Top of TASK INPUT

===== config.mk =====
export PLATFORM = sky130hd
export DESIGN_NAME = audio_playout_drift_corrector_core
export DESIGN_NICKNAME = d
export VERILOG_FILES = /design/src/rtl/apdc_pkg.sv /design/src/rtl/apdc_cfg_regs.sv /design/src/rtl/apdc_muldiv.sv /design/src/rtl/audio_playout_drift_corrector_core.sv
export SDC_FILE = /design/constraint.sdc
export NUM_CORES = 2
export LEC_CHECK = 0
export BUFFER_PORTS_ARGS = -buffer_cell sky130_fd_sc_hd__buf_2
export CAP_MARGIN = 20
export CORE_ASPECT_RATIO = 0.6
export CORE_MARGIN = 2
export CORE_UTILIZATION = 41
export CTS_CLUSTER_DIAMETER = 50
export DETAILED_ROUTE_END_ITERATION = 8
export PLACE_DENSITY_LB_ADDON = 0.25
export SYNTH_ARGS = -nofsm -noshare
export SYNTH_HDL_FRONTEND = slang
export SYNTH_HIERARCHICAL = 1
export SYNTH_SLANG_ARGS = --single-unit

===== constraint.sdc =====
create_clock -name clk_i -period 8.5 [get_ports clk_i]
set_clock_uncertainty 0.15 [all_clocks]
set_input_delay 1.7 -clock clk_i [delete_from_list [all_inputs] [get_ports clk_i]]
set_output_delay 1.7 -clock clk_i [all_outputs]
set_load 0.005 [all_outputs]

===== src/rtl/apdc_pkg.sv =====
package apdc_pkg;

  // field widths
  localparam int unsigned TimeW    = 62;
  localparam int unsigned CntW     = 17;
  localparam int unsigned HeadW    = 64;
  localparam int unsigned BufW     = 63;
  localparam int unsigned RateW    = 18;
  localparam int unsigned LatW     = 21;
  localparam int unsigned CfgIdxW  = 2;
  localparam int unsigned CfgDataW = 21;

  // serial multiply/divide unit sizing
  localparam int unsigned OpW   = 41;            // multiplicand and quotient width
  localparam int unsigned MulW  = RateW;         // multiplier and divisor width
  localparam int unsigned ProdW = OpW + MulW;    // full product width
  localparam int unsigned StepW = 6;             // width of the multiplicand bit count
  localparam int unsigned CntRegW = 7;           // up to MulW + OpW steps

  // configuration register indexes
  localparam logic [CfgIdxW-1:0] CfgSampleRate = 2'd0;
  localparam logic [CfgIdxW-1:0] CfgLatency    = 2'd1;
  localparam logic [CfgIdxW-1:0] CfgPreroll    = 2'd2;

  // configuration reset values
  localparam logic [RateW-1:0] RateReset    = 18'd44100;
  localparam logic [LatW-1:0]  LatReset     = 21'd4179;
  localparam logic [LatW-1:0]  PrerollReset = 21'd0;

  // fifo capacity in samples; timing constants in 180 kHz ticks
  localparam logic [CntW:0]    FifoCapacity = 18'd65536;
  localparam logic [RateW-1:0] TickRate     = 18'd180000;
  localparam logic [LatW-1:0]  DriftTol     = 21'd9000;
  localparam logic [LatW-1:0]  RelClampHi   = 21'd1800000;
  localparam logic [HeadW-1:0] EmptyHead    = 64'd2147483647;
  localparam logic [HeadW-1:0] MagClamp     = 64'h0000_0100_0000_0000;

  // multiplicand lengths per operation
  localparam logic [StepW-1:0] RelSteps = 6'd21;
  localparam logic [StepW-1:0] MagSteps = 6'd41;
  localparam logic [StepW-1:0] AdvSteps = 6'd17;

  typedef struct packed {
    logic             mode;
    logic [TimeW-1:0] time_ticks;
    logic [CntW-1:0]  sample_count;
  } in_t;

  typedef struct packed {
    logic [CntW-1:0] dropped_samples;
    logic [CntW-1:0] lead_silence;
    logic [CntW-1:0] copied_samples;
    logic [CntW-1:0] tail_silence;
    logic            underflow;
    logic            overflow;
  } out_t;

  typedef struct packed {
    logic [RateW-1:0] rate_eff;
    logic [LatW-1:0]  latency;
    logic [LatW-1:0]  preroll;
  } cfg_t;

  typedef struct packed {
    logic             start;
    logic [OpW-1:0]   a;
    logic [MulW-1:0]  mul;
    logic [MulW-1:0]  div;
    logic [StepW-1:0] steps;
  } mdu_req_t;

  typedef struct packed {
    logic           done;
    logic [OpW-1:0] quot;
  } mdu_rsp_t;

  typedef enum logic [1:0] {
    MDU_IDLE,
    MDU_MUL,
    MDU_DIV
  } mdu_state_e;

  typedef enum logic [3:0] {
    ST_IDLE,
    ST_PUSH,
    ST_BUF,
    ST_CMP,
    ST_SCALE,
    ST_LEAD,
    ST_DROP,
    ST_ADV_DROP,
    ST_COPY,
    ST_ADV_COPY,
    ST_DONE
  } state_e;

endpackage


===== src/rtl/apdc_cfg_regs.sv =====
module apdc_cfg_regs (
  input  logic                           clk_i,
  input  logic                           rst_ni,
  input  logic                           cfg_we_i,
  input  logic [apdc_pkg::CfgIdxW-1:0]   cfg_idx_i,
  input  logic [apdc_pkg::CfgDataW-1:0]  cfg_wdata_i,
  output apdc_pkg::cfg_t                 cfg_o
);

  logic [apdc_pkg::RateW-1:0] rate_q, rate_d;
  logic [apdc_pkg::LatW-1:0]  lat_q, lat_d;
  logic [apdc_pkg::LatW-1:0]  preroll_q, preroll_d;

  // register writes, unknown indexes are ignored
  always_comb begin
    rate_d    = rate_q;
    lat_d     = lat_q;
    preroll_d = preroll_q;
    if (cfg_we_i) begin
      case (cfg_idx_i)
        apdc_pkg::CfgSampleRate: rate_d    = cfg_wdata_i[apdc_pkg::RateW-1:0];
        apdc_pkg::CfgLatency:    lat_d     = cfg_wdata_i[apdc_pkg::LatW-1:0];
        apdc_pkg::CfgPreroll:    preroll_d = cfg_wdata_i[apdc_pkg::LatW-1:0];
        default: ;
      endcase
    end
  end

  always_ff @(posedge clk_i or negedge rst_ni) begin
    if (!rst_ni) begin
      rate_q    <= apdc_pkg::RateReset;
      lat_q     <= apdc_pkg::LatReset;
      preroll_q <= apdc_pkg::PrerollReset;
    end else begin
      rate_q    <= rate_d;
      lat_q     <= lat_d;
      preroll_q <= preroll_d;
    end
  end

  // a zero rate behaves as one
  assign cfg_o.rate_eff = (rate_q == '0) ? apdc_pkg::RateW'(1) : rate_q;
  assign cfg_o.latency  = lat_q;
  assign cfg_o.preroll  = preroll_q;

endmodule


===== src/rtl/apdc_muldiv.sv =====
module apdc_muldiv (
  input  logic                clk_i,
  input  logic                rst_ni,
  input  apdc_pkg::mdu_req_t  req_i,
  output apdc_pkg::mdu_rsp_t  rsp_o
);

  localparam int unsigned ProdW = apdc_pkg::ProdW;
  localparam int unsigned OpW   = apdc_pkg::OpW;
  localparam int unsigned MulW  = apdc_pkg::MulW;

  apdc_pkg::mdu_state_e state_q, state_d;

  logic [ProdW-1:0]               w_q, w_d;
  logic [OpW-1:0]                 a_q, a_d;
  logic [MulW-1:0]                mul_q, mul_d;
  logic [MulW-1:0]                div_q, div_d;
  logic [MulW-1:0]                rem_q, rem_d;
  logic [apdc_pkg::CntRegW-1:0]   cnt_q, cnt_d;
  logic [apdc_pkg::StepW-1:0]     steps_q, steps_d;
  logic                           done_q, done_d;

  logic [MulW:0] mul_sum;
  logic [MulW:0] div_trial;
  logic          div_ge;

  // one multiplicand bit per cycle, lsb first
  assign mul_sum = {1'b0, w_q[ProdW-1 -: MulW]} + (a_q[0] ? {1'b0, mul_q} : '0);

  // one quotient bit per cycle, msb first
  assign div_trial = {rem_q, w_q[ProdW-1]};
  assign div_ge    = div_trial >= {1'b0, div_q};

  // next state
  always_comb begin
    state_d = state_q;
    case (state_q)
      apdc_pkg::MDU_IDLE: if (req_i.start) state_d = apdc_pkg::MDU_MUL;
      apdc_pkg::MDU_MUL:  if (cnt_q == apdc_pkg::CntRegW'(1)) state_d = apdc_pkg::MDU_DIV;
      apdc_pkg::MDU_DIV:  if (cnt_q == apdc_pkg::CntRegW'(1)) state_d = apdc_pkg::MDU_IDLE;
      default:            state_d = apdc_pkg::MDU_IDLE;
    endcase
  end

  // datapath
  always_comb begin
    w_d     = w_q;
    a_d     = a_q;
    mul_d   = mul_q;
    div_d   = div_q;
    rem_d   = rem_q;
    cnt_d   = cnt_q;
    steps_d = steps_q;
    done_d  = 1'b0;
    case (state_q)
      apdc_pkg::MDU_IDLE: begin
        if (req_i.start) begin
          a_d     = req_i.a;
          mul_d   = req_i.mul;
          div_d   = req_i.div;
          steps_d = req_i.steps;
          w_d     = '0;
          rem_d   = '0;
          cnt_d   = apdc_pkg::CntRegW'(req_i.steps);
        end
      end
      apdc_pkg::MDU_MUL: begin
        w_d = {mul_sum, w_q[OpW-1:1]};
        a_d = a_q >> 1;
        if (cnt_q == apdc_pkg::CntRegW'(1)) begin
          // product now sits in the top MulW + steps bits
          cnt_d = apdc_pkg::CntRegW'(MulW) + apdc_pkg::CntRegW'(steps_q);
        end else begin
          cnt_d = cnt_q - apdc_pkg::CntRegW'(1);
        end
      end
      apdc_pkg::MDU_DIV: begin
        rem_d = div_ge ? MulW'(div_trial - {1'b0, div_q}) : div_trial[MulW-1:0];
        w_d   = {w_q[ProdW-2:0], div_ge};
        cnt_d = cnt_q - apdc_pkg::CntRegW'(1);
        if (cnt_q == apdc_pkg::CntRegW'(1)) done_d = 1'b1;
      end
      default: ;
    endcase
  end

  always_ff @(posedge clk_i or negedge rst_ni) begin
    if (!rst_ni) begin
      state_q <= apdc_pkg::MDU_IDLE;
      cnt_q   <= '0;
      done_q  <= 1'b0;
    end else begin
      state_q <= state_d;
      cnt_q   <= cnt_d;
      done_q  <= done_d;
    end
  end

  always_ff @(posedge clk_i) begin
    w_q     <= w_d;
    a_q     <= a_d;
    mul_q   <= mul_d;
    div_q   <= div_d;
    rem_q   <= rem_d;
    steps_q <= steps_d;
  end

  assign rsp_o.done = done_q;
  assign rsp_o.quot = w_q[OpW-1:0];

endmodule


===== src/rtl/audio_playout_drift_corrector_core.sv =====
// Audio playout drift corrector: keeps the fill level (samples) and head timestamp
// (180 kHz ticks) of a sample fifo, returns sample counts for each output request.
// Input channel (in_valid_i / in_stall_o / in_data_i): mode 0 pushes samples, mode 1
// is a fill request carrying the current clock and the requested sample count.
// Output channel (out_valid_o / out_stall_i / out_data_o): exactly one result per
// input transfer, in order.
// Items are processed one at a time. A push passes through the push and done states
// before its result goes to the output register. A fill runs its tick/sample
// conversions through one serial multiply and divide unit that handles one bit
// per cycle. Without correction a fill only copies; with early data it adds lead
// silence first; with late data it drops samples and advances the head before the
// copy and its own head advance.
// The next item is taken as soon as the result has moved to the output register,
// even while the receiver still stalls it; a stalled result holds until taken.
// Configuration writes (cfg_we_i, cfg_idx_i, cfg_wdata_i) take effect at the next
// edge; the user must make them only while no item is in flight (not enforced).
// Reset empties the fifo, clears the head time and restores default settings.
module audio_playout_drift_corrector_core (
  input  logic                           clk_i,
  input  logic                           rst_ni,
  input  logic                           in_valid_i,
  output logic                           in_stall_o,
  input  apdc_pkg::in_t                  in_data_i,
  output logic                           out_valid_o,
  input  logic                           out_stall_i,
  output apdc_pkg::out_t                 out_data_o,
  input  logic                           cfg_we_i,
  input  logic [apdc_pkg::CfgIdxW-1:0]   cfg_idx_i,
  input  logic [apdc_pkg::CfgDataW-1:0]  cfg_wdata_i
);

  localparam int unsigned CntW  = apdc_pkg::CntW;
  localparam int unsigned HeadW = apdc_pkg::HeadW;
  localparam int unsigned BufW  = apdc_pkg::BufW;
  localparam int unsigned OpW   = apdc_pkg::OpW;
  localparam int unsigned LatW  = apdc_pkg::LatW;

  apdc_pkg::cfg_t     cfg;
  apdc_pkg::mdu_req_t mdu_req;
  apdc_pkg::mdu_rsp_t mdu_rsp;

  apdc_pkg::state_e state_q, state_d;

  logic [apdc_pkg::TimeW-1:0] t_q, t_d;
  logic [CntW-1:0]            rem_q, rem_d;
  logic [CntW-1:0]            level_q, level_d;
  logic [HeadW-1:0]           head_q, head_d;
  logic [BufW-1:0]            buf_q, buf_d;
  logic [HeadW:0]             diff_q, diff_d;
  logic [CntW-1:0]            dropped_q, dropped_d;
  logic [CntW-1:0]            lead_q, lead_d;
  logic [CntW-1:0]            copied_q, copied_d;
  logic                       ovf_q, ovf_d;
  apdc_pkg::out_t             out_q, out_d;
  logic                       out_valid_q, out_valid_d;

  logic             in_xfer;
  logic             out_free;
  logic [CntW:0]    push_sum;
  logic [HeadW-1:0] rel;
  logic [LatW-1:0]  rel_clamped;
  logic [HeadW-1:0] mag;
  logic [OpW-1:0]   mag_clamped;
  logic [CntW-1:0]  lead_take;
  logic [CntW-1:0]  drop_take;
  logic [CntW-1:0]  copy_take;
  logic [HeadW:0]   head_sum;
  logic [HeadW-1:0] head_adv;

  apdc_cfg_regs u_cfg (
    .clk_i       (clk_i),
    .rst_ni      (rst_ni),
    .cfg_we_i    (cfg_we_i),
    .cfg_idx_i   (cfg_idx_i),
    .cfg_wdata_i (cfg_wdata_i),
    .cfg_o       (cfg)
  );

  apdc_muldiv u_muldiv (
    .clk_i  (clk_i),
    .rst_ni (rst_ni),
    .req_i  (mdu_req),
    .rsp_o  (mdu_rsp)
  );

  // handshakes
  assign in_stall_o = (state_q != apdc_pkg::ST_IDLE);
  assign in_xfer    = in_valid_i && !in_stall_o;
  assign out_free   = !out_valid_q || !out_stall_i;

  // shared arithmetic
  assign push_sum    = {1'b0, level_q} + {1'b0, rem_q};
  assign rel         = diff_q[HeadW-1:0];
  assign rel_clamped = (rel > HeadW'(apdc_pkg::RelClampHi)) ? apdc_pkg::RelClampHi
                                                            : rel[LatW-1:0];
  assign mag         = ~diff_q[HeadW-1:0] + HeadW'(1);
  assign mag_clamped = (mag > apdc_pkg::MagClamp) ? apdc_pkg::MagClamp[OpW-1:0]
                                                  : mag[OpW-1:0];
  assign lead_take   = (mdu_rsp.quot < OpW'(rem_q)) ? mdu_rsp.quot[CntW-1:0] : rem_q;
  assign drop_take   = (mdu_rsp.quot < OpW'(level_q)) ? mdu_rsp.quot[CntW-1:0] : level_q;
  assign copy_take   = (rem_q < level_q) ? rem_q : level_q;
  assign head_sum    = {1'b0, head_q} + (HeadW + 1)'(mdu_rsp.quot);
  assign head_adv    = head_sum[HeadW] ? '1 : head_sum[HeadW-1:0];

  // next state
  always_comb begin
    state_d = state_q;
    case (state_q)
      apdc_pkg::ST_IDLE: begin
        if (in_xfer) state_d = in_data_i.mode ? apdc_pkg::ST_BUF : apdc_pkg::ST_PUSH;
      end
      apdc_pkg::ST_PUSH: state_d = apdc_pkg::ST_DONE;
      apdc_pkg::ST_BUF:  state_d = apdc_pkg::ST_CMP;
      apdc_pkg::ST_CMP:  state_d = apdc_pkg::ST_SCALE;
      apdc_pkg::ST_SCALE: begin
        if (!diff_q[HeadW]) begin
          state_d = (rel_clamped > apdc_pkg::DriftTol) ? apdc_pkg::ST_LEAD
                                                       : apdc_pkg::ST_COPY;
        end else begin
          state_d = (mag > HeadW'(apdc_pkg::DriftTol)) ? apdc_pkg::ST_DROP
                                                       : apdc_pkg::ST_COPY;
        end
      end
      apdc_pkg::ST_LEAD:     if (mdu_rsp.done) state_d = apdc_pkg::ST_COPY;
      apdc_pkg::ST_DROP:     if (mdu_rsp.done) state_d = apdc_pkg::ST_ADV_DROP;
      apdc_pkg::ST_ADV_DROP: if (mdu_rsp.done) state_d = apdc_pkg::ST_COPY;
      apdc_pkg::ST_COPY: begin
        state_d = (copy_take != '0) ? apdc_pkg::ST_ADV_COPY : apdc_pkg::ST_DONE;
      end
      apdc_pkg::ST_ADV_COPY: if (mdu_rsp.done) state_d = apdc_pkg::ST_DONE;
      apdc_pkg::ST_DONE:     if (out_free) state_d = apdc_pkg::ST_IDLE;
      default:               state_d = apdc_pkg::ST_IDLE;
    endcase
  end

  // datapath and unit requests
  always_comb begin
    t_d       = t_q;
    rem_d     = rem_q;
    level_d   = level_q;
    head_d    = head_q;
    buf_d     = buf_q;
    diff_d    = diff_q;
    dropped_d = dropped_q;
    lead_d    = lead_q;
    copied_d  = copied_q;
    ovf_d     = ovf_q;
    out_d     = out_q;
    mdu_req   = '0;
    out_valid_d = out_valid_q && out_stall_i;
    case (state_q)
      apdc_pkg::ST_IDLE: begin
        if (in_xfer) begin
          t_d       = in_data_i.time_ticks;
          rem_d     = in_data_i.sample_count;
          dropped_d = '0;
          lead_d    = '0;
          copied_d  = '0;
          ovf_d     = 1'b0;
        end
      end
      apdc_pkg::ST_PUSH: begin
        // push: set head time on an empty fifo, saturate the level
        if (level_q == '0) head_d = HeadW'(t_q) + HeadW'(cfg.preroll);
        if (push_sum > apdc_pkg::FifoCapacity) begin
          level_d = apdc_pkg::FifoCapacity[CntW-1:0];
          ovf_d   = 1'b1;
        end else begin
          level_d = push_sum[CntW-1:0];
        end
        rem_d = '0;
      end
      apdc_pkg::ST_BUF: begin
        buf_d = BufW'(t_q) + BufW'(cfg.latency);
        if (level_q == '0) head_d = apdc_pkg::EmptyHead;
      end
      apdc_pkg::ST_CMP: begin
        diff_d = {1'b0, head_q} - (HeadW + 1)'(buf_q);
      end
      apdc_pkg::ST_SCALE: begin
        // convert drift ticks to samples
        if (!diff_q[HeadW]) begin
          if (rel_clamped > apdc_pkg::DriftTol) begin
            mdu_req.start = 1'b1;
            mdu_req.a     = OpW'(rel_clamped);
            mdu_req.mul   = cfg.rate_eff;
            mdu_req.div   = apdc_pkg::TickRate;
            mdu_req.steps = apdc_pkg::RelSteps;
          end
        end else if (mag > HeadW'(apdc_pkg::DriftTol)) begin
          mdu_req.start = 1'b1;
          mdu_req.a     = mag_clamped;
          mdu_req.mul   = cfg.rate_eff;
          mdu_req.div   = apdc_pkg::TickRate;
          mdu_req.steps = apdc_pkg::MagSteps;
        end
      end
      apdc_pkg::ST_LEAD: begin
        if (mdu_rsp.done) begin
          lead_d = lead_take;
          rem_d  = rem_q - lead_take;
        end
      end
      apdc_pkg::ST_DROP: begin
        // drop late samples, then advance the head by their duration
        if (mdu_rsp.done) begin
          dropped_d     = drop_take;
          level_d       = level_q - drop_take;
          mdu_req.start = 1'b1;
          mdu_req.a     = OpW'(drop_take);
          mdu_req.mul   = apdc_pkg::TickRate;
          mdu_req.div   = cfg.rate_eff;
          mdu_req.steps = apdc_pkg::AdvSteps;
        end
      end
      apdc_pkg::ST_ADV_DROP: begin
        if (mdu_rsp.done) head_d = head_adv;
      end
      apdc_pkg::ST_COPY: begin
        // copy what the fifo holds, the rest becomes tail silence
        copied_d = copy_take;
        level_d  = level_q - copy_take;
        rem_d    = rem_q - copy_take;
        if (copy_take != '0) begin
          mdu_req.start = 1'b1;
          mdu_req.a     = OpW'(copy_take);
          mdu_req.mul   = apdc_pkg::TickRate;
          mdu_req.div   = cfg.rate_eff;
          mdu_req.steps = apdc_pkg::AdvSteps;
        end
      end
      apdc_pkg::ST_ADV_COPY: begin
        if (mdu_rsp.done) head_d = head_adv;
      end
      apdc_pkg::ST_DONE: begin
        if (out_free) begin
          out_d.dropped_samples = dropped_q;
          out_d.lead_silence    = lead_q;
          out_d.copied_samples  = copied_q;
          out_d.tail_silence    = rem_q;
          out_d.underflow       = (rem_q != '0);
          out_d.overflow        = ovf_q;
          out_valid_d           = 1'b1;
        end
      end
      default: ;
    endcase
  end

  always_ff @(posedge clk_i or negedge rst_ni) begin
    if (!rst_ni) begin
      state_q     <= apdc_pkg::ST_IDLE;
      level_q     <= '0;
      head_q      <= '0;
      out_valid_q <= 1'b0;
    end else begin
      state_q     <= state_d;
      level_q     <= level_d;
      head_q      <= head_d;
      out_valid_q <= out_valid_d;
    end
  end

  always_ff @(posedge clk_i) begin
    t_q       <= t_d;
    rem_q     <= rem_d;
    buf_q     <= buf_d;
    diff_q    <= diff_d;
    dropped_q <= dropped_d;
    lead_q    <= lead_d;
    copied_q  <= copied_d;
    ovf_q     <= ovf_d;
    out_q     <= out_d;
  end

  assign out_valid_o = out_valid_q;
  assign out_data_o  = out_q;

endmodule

Bottom of TASK INPUT
Top of TASK INPUT

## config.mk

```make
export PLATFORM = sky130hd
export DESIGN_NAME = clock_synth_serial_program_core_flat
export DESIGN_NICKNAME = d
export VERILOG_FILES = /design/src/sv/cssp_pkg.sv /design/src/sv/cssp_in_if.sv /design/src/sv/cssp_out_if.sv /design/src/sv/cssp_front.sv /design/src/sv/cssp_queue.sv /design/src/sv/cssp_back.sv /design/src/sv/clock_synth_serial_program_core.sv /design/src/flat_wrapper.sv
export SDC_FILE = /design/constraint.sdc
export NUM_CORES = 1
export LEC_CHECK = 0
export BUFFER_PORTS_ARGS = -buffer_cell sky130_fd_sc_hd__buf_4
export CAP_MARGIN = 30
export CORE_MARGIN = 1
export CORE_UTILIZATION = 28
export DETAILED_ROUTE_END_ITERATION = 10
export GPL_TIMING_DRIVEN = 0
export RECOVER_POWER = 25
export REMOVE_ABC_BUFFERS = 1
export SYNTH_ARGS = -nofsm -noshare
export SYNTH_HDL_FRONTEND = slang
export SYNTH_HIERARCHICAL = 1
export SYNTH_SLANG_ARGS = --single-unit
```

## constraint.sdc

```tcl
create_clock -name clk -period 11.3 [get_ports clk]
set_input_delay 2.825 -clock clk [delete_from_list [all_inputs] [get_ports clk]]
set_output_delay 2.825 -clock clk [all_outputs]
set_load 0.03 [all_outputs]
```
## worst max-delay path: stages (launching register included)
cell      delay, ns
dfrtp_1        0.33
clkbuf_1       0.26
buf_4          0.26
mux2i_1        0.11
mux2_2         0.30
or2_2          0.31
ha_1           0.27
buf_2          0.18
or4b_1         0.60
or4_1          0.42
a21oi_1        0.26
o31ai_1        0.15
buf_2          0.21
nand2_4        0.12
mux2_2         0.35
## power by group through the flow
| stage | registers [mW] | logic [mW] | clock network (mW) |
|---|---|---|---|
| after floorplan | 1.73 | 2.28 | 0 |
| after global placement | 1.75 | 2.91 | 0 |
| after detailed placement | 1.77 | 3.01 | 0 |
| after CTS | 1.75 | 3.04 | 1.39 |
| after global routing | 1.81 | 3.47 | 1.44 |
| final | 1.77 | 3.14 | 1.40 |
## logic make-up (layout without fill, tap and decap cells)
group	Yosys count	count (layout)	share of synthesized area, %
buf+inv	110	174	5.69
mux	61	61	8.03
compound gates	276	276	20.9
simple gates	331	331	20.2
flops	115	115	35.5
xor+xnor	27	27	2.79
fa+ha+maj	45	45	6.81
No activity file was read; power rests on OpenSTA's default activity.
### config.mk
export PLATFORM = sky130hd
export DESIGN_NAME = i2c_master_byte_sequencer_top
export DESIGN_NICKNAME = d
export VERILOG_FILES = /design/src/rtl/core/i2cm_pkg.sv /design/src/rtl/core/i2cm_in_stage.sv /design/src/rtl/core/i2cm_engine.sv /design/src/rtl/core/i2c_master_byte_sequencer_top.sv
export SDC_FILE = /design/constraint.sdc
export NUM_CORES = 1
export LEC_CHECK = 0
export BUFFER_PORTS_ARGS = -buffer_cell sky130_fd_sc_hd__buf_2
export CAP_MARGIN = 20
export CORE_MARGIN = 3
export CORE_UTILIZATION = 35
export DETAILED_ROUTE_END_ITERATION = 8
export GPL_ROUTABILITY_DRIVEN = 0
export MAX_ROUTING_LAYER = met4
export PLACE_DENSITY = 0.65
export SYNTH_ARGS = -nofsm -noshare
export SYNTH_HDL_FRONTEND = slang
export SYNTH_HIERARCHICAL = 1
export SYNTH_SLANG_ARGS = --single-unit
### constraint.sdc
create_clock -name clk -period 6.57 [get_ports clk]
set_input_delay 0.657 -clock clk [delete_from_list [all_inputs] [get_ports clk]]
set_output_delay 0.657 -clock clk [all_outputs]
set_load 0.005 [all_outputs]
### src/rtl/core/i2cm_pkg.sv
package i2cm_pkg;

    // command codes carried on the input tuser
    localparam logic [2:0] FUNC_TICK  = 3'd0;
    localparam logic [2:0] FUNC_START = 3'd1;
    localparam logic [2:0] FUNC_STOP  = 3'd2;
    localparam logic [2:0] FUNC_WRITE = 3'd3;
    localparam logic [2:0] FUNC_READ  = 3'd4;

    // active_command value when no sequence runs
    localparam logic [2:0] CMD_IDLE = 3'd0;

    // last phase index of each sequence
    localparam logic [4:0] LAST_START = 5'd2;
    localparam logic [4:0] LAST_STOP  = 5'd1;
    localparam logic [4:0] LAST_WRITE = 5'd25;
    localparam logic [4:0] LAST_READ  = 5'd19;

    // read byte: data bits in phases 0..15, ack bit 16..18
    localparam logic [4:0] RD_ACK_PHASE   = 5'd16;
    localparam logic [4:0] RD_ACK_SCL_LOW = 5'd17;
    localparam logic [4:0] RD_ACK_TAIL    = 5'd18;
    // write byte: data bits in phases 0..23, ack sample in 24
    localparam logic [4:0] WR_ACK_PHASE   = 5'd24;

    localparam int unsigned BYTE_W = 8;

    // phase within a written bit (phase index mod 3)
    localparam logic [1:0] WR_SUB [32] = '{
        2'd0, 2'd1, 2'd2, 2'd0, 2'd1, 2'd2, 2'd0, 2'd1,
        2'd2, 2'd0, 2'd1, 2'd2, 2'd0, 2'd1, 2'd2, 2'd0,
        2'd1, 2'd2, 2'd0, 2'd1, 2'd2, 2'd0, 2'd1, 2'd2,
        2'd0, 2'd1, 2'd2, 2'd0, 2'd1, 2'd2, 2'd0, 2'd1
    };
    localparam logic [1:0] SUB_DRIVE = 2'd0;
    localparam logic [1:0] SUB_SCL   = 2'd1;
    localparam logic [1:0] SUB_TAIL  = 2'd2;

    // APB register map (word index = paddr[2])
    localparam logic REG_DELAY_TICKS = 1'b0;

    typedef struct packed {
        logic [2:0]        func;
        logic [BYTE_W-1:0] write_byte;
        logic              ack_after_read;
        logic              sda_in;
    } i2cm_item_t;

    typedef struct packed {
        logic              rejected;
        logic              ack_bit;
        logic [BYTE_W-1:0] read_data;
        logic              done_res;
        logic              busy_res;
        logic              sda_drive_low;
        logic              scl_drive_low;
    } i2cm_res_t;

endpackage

Bottom of TASK INPUT

EXERCISE DIRECTIONS: Starting at the line above that contains "## power by group through the flow", repeat each line exactly up to and including the line that contains "1.77 | 3.01 | 0 |", and stop there.

TASK RESULT:
## power by group through the flow
| stage | registers [mW] | logic [mW] | clock network (mW) |
|---|---|---|---|
| after floorplan | 1.73 | 2.28 | 0 |
| after global placement | 1.75 | 2.91 | 0 |
| after detailed placement | 1.77 | 3.01 | 0 |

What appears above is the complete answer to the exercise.